Dispensing is permitted. See “Rules of Department of Insurance, Financial Institutions and Professional Registration Division 2150—State Board of Registration for the Healing Arts Chapter 5—General Rules.” The physician or PA must be present at the time the medication is dispensed and the patient must have the option to obtain the medication at a pharmacy if desired. There are standard labeling and record keeping requirements as well.
Medicaid patients are permitted to sign private contracts with providers for covered services. DPC physicians will want to "enroll" in Medicaid so that their orders for medications, laboratory studies, and other items will be honored.
13 CSR 70-4.030 Participant Liability for Medical Services Not Reimbursable to the Provider by the MO HealthNet Agency
"(1) When an enrolled MO HealthNet provider provides an item or service to a MO HealthNet participant eligible for the item or service on the date provided, there shall be a presumption that the provider accepts the participant’s MO HealthNet benefits and seeks reimbursement from the MO HealthNet agency in accordance with all of the applicable MO HealthNet rules.
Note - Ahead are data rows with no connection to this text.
**src/rtl/sel_rom_pkg.sv**
```systemverilog
// sel_rom_pkg: shared widths, table contents and lookup helper for the
// fixed four-word coefficient/pattern ROM.
package sel_rom_pkg;

    localparam int DATA_W = 8;
    localparam int ADDR_W = 2;
    localparam int DEPTH  = 2 ** ADDR_W;

    localparam logic [DATA_W-1:0] ROM_WORD0 = 8'hA5;
    localparam logic [DATA_W-1:0] ROM_WORD1 = 8'h3C;
    localparam logic [DATA_W-1:0] ROM_WORD2 = 8'h0F;
    localparam logic [DATA_W-1:0] ROM_WORD3 = 8'hF0;

    // Every index of the ADDR_W-bit space is covered, so the table never
    // sees an out-of-range entry; the default only catches X/Z indices.
    function automatic logic [DATA_W-1:0] rom_lookup(input logic [ADDR_W-1:0] index);
        logic [DATA_W-1:0] word;
        case (index)
            2'd0:    word = ROM_WORD0;
            2'd1:    word = ROM_WORD1;
            2'd2:    word = ROM_WORD2;
            2'd3:    word = ROM_WORD3;
            default: word = '0;
        endcase
        return word;
    endfunction

endpackage

```
**src/rtl/sel_rom_lut.sv**
```systemverilog
// sel_rom_lut: purely combinational address -> word table, reusable
// without the output register of sel_rom.
module sel_rom_lut #(
    parameter int DATA_W = sel_rom_pkg::DATA_W,
    parameter int ADDR_W = sel_rom_pkg::ADDR_W
) (
    input  logic [ADDR_W-1:0] address,
    output logic [DATA_W-1:0] word
);

    import sel_rom_pkg::*;

    // Table lookup; the address is fitted to the table's index width so a
    // wider source keeps only its low bits.
    always_comb begin
        word = DATA_W'(rom_lookup(sel_rom_pkg::ADDR_W'(address)));
    end

endmodule

```
**src/rtl/sel_rom.sv**
```systemverilog
// sel_rom: fixed four-word lookup table with select gating and a
// registered output (one cycle latency) plus a matching valid flag.
module sel_rom #(
    parameter int DATA_W = sel_rom_pkg::DATA_W,
    parameter int ADDR_W = sel_rom_pkg::ADDR_W
) (
    input  logic              clk,
    input  logic              rst,
    input  logic [ADDR_W-1:0] address,
    input  logic              sel,
    output logic [DATA_W-1:0] data,
    output logic              data_valid
);

    logic [DATA_W-1:0] word;
    logic [DATA_W-1:0] next_data;

    sel_rom_lut #(
        .DATA_W (DATA_W),
        .ADDR_W (ADDR_W)
    ) u_lut (
        .address (address),
        .word    (word)
    );

    // Deselected reads produce zero, which also keeps an undriven address
    // from reaching the output while sel is low.
    always_comb begin
        next_data = '0;
        if (sel) begin
            next_data = word;
        end
    end

    // Output registers; reset clears them asynchronously and drops any
    // read that was in flight.
    always_ff @(posedge clk or posedge rst) begin
        if (rst) begin
            data       <= '0;
            data_valid <= 1'b0;
        end else begin
            data       <= next_data;
            data_valid <= sel;
        end
    end

endmodule

```
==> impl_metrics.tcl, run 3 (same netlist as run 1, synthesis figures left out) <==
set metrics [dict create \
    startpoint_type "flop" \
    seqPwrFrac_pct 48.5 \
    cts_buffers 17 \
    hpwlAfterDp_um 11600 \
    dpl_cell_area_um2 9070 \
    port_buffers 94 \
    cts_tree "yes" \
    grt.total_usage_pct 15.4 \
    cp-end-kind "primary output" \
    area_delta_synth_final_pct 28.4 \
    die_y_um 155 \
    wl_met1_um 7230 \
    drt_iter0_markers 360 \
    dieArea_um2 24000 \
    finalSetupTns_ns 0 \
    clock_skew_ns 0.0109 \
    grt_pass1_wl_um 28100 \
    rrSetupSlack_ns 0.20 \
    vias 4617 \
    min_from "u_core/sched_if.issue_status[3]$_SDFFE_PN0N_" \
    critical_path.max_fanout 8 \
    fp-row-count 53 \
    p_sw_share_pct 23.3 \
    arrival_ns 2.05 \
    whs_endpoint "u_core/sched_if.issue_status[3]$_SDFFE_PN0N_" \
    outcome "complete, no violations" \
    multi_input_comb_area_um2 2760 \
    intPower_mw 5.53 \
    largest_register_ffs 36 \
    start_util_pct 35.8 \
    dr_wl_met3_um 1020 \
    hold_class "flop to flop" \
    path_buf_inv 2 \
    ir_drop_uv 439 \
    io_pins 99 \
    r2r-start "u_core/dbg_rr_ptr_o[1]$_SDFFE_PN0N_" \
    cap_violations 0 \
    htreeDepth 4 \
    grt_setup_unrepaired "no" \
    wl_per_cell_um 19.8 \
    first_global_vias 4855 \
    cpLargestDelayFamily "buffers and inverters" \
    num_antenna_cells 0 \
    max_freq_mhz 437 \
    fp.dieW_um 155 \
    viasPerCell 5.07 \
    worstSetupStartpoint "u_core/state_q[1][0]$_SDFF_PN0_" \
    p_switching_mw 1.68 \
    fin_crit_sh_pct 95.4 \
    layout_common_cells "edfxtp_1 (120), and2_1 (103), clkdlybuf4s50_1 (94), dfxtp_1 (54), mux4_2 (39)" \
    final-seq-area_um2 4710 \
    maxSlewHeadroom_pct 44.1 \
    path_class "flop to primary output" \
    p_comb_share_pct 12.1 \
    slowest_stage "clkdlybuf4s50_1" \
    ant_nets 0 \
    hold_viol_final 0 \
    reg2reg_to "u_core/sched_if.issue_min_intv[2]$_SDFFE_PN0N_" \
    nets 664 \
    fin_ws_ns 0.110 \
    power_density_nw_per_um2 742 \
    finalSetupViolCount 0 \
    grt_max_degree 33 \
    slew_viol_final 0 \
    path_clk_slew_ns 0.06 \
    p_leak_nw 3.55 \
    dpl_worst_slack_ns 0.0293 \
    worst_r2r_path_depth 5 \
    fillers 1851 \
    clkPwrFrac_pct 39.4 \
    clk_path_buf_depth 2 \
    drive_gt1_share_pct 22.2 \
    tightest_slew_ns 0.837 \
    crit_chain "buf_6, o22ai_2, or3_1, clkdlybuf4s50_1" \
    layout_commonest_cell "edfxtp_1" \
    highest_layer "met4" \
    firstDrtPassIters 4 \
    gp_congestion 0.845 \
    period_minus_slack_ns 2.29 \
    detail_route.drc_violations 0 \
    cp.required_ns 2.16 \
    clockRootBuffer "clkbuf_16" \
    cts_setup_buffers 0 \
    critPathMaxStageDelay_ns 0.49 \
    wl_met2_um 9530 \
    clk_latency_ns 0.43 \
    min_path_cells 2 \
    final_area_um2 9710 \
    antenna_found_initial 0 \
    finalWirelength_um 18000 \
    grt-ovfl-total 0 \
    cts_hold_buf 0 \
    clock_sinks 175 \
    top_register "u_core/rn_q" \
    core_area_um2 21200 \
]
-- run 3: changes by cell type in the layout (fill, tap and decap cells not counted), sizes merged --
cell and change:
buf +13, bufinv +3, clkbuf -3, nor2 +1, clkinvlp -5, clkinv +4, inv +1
$ cat src/rtl/semaforo_pkg.sv
// Shared types and constants for the pedestrian crossing block:
// FSM state encoding and active-low 7-segment patterns (gfedcba order).
package semaforo_pkg;

    typedef enum logic [1:0] {
        ST_IDLE  = 2'd0,
        ST_WAIT  = 2'd1,
        ST_WALK  = 2'd2,
        ST_CLEAR = 2'd3
    } state_t;

    localparam logic [6:0] SEG_0     = 7'b1000000;
    localparam logic [6:0] SEG_1     = 7'b1111001;
    localparam logic [6:0] SEG_2     = 7'b0100100;
    localparam logic [6:0] SEG_3     = 7'b0110000;
    localparam logic [6:0] SEG_4     = 7'b0011001;
    localparam logic [6:0] SEG_5     = 7'b0010010;
    localparam logic [6:0] SEG_6     = 7'b0000010;
    localparam logic [6:0] SEG_7     = 7'b1111000;
    localparam logic [6:0] SEG_8     = 7'b0000000;
    localparam logic [6:0] SEG_9     = 7'b0010000;
    localparam logic [6:0] SEG_BLANK = 7'b1111111;

    // Decimal digit to segment pattern; anything above 9 shows blank.
    function automatic logic [6:0] seg7(input logic [3:0] d);
        case (d)
            4'd0:    seg7 = SEG_0;
            4'd1:    seg7 = SEG_1;
            4'd2:    seg7 = SEG_2;
            4'd3:    seg7 = SEG_3;
            4'd4:    seg7 = SEG_4;
            4'd5:    seg7 = SEG_5;
            4'd6:    seg7 = SEG_6;
            4'd7:    seg7 = SEG_7;
            4'd8:    seg7 = SEG_8;
            4'd9:    seg7 = SEG_9;
            default: seg7 = SEG_BLANK;
        endcase
    endfunction

endpackage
This presumption shall be overcome only by written evidence of an agreement between the provider and the participant indicating that MO HealthNet is not the intended payer for the specific item or service but rather that the participant accepts the status and liabilities of a private pay patient."
Also note that Missouri is conducting an unusual experiment by starting a new "Assistant Physician" category with the passage of Senate Bill No. 716 and Senate Bill No. 754 with language available 20 CSR 2150-2.200 (page 21) "Assistant Physicians" will be required to sign collaborative agreements with fully licenced physicians. The "assistant physician" need only graduate medical school, no passage of USMLE Step 3 or COMLEX Level 3 is required, and provisions of the law indicate it might be possible for the "assistant physician" to eventually obtain something akin to residency credit and full licensure for what could most favorably be described as an apprenticeship experience.